Conrado C. Este trabalho foi muito interessante, eu aprendi muito sobre Blues e adorei trabalhar com os amigos. Os afazeres fora divididos, ocorreram alguns imprevistos, mas nada que não conseguíssemos resolver. Neste trabalho, acredito que todos do grupo aprenderam coisas interessantes sobre o Blues e com isso aumentamos nossa cultura. Hoje (03/11/12), a Thayná, Leticia e eu fomos até a casa do Luís para revisarmos a parte manual do trabalho, que no caso foi a capa do portfolio.

Enfim acho que todos nós gostamos muito de produzir esse trabalho e com isso é claro aprendemos muitas coisas importantes que serão muito úteis para o nosso futuro. 88


Antonio Perez Com o trabalho sobre o Blues, pude ampliar meus horizontes a respeito do gênero, descobrindo artistas que como um dia foram influenciados, influenciaram também,como a britânica Amy Winehouse. Amy Winehouse, com seu estilo "underground" influenciou a jovem Adele, com seu estilo e personalidade e influenciou muitas pessoas ao redor do mundo, com suas letras que dizem tudo 'ao pé da letra'. Porém Amy Winehouse, também foi influenciada, tanto no seu modo de se vestir quanto em seus penteados, inspirada em cantoras negras de Jazz e Soul. Assim como Amy Winehouse, a norte-americana Beyoncé Knowles também foi influenciada por cantores que seguiam a linha do Blues-Jazz, como Aretha Franklin, Whitney Houston, Etta Johnnes. Porém Beyoncé fez seu próprio estilo, optando por ser a ' Diva Pop' . Beyoncé, Amy Winehouse e Adele são apenas algumas de tantas estrelas do Blues. Assim como elas, Stevie Wonder, Eric Clapton, Pink Anderson entre outros, foram também muito renomados no mundo Blues.
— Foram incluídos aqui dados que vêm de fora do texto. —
[src/design/rse_front.sv]
// rse_front: accepts characters, builds pending numbers, queues commands
// depends on rse_pkg
module rse_front (
  input  logic          clk_i,
  input  logic          rst_ni,
  input  logic          push,
  output logic          full,
  input  logic [7:0]    ch_i,
  input  logic          last_i,
  output logic          cmd_valid_o,
  output rse_pkg::cmd_t cmd_o,
  input  logic          cmd_pop_i
);
  import rse_pkg::*;

  localparam int QP_W = $clog2(CMDQ_DEPTH);
  localparam int QC_W = $clog2(CMDQ_DEPTH + 1);

  cmd_t            q_mem_q [CMDQ_DEPTH];
  logic [QP_W-1:0] wr_ptr_q, rd_ptr_q;
  logic [QC_W-1:0] q_cnt_q;

  word_t accum_q, accum_d;
  logic  pend_q, pend_d;

  logic  accept, enq, is_digit;
  cmd_t  cmd_new;
  word_t accum_next;

  assign full     = (q_cnt_q == QC_W'(CMDQ_DEPTH));
  assign accept   = push && !full;
  assign is_digit = (ch_i >= CH_ZERO) && (ch_i <= CH_NINE);
  assign accum_next = (accum_q << 3) + (accum_q << 1) + word_t'(ch_i - CH_ZERO);

  always_comb begin
    cmd_new      = '0;
    cmd_new.last = last_i;
    cmd_new.op   = OP_NONE;
    cmd_new.val  = accum_q;
    accum_d      = accum_q;
    pend_d       = pend_q;
    enq          = 1'b0;
    priority if (is_digit) begin
      accum_d      = accum_next;
      pend_d       = 1'b1;
      cmd_new.show = 1'b1;
      cmd_new.val  = accum_next;
      enq          = last_i;
    end else if (ch_i == CH_SPACE) begin
      cmd_new.push = pend_q;
      accum_d      = '0;
      pend_d       = 1'b0;
      enq          = pend_q || last_i;
    end else if (ch_i == CH_MUL || ch_i == CH_ADD || ch_i == CH_SUB || ch_i == CH_DIV) begin
      cmd_new.push = pend_q;
      accum_d      = '0;
      pend_d       = 1'b0;
      enq          = 1'b1;
      unique case (ch_i)
        CH_MUL:  cmd_new.op = OP_MUL;
        CH_ADD:  cmd_new.op = OP_ADD;
        CH_SUB:  cmd_new.op = OP_SUB;
        default: cmd_new.op = OP_DIV;
      endcase
    end else begin
      cmd_new.show = pend_q;
      enq          = last_i;
    end
    if (last_i) begin
      accum_d = '0;
      pend_d  = 1'b0;
    end
  end

  always_ff @(posedge clk_i or negedge rst_ni) begin
    if (!rst_ni) begin
      accum_q  <= '0;
      pend_q   <= 1'b0;
      wr_ptr_q <= '0;
      rd_ptr_q <= '0;
      q_cnt_q  <= '0;
    end else begin
      if (accept) begin
        accum_q <= accum_d;
        pend_q  <= pend_d;
      end
      if (accept && enq) begin
        wr_ptr_q <= wr_ptr_q + 1'b1;
      end
      if (cmd_pop_i && cmd_valid_o) begin
        rd_ptr_q <= rd_ptr_q + 1'b1;
      end
      q_cnt_q <= q_cnt_q + QC_W'(accept && enq) - QC_W'(cmd_pop_i && cmd_valid_o);
    end
  end

  always_ff @(posedge clk_i) begin
    if (accept && enq) begin
      q_mem_q[wr_ptr_q] <= cmd_new;
    end
  end

  assign cmd_valid_o = (q_cnt_q != '0);
  assign cmd_o       = q_mem_q[rd_ptr_q];

endmodule

[src/design/rse_div.sv]
// rse_div: iterative unsigned restoring divider, one quotient bit per cycle
// depends on rse_pkg
module rse_div (
  input  logic           clk_i,
  input  logic           rst_ni,
  input  logic           start_i,
  input  rse_pkg::word_t dividend_i,
  input  rse_pkg::word_t divisor_i,
  output logic           done_o,
  output rse_pkg::word_t quotient_o
);
  import rse_pkg::*;

  localparam int SC_W = $clog2(WORD_BITS + 1);

  word_t           rem_q, quo_q, dvs_q;
  logic [SC_W-1:0] step_q;
  logic            busy_q, done_q;

  logic [WORD_BITS:0] shifted, diff;
  logic               ge;

  assign shifted = {rem_q, quo_q[WORD_BITS-1]};
  assign diff    = shifted - {1'b0, dvs_q};
  assign ge      = (shifted >= {1'b0, dvs_q});

  always_ff @(posedge clk_i or negedge rst_ni) begin
    if (!rst_ni) begin
      busy_q <= 1'b0;
      done_q <= 1'b0;
      step_q <= '0;
    end else begin
      done_q <= 1'b0;
      if (start_i) begin
        busy_q <= 1'b1;
        step_q <= SC_W'(WORD_BITS);
      end else if (busy_q) begin
        step_q <= step_q - 1'b1;
        if (step_q == SC_W'(1)) begin
          busy_q <= 1'b0;
          done_q <= 1'b1;
        end
      end
    end
  end

  always_ff @(posedge clk_i) begin
    if (start_i) begin
      rem_q <= '0;
      quo_q <= dividend_i;
      dvs_q <= divisor_i;
    end else if (busy_q) begin
      rem_q <= ge ? diff[WORD_BITS-1:0] : shifted[WORD_BITS-1:0];
      quo_q <= {quo_q[WORD_BITS-2:0], ge};
    end
  end

  assign done_o     = done_q;
  assign quotient_o = quo_q;

endmodule

[src/design/rse_back.sv]
// rse_back: executes queued commands on the operand stack, holds the result item
// depends on rse_pkg, rse_ram, rse_div
module rse_back (
  input  logic          clk_i,
  input  logic          rst_ni,
  input  logic          cmd_valid_i,
  input  rse_pkg::cmd_t cmd_i,
  output logic          cmd_pop_o,
  output logic          empty,
  input  logic          pop,
  output logic [31:0]   value_o,
  output logic [1:0]    status_o
);
  import rse_pkg::*;

  localparam logic [3:0] S_IDLE = 4'd0;
  localparam logic [3:0] S_PUSH = 4'd1;
  localparam logic [3:0] S_OP   = 4'd2;
  localparam logic [3:0] S_RDB  = 4'd3;
  localparam logic [3:0] S_EXEC = 4'd4;
  localparam logic [3:0] S_DIV  = 4'd5;
  localparam logic [3:0] S_WB   = 4'd6;
  localparam logic [3:0] S_END  = 4'd7;
  localparam logic [3:0] S_RES  = 4'd8;

  logic [3:0]       state_q, state_d;
  logic [CNT_W-1:0] cnt_q, cnt_d;
  status_e          err_q, err_d;
  cmd_t             cmd_q, cmd_d;
  word_t            b_q, b_d, res_q, res_d;
  logic             neg_q, neg_d;

  logic        out_valid_q, out_valid_d;
  logic [31:0] out_value_q, out_value_d;
  status_e     out_status_q, out_status_d;

  logic              we;
  logic [ADDR_W-1:0] waddr, raddr, top_idx, nos_idx;
  word_t             wdata, rdata;
  logic              div_start, div_done;
  word_t             div_a, div_b, div_q;
  logic [CNT_W-1:0]  cnt_m1, cnt_m2;

  assign cnt_m1  = cnt_q - 1'b1;
  assign cnt_m2  = cnt_q - 2'd2;
  assign top_idx = cnt_m1[ADDR_W-1:0];
  assign nos_idx = cnt_m2[ADDR_W-1:0];

  rse_ram #(
    .WIDTH (WORD_BITS),
    .DEPTH (STACK_DEPTH)
  ) u_stack (
    .clk_i   (clk_i),
    .we_i    (we),
    .waddr_i (waddr),
    .wdata_i (wdata),
    .raddr_i (raddr),
    .rdata_o (rdata)
  );

  rse_div u_div (
    .clk_i      (clk_i),
    .rst_ni     (rst_ni),
    .start_i    (div_start),
    .dividend_i (div_a),
    .divisor_i  (div_b),
    .done_o     (div_done),
    .quotient_o (div_q)
  );

  assign div_a = rdata[WORD_BITS-1] ? (~rdata + 1'b1) : rdata;
  assign div_b = b_q[WORD_BITS-1] ? (~b_q + 1'b1) : b_q;

  always_comb begin
    state_d      = state_q;
    cnt_d        = cnt_q;
    err_d        = err_q;
    cmd_d        = cmd_q;
    b_d          = b_q;
    res_d        = res_q;
    neg_d        = neg_q;
    out_valid_d  = out_valid_q && !pop;
    out_value_d  = out_value_q;
    out_status_d = out_status_q;
    cmd_pop_o    = 1'b0;
    we           = 1'b0;
    waddr        = cnt_q[ADDR_W-1:0];
    wdata        = cmd_q.val;
    raddr        = top_idx;
    div_start    = 1'b0;
    unique case (state_q)
      S_IDLE: begin
        if (cmd_valid_i) begin
          cmd_pop_o = 1'b1;
          cmd_d     = cmd_i;
          state_d   = S_PUSH;
        end
      end
      S_PUSH: begin
        if (cmd_q.push && err_q == ST_OK) begin
          if (cnt_q == CNT_W'(STACK_DEPTH)) begin
            err_d = ST_OVER;
          end else begin
            we    = 1'b1;
            cnt_d = cnt_q + 1'b1;
          end
        end
        state_d = S_OP;
      end
      S_OP: begin
        if (cmd_q.op == OP_NONE || err_q != ST_OK) begin
          state_d = S_END;
        end else if (cnt_q < CNT_W'(2)) begin
          err_d   = ST_UNDER;
          state_d = S_END;
        end else begin
          state_d = S_RDB;
        end
      end
      S_RDB: begin
        b_d     = rdata;
        raddr   = nos_idx;
        state_d = S_EXEC;
      end
      S_EXEC: begin
        unique case (cmd_q.op)
          OP_MUL: begin
            res_d   = rdata * b_q;
            state_d = S_WB;
          end
          OP_ADD: begin
            res_d   = rdata + b_q;
            state_d = S_WB;
          end
          OP_SUB: begin
            res_d   = rdata - b_q;
            state_d = S_WB;
          end
          default: begin
            if (b_q == '0) begin
              err_d   = ST_DIVZERO;
              state_d = S_END;
            end else begin
              neg_d     = rdata[WORD_BITS-1] ^ b_q[WORD_BITS-1];
              div_start = 1'b1;
              state_d   = S_DIV;
            end
          end
        endcase
      end
      S_DIV: begin
        if (div_done) begin
          res_d   = neg_q ? (~div_q + 1'b1) : div_q;
          state_d = S_WB;
        end
      end
      S_WB: begin
        we      = 1'b1;
        waddr   = nos_idx;
        wdata   = res_q;
        cnt_d   = cnt_m1;
        state_d = S_END;
      end
      S_END: begin
        state_d = cmd_q.last ? S_RES : S_IDLE;
      end
      S_RES: begin
        if (!out_valid_q || pop) begin
          out_valid_d  = 1'b1;
          out_status_d = err_q;
          out_value_d  = '0;
          if (err_q == ST_OK) begin
            priority if (cmd_q.show) begin
              out_value_d = to_out32(cmd_q.val);
            end else if (cnt_q != '0) begin
              out_value_d = to_out32(rdata);
            end else begin
              out_status_d = ST_UNDER;
            end
          end
          cnt_d   = '0;
          err_d   = ST_OK;
          state_d = S_IDLE;
        end
      end
      default: state_d = S_IDLE;
    endcase
  end

  always_ff @(posedge clk_i or negedge rst_ni) begin
    if (!rst_ni) begin
      state_q     <= S_IDLE;
      cnt_q       <= '0;
      err_q       <= ST_OK;
      out_valid_q <= 1'b0;
    end else begin
      state_q     <= state_d;
      cnt_q       <= cnt_d;
      err_q       <= err_d;
      out_valid_q <= out_valid_d;
    end
  end

  always_ff @(posedge clk_i) begin
    cmd_q        <= cmd_d;
    b_q          <= b_d;
    res_q        <= res_d;
    neg_q        <= neg_d;
    out_value_q  <= out_value_d;
    out_status_q <= out_status_d;
  end

  assign empty    = !out_valid_q;
  assign value_o  = out_value_q;
  assign status_o = out_status_q;

endmodule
Com esse trabalho, foi possivel aprender e ensinar valores e mensagens que o estilo passa ao mundo da música. Um estilo simples e ao mesmo tempo atraente de ser ouvir e estudar. Um estilo que por ser simples, precisa-se aprofundar melhor o âmbito para que sempre saiba mais e que assim, dê mais e mais vontade de ouvir e descobrir mais sobre esse estilo.

Gabriel Stain Este trabalho que nosso grupo fez sobre o blues foi muito interessante e me ajudou muito, pois aprendi muitas coisas que eu não sabia, como suas origens, seus estilos, os artistas e também de como o Blues foi importante na história da música.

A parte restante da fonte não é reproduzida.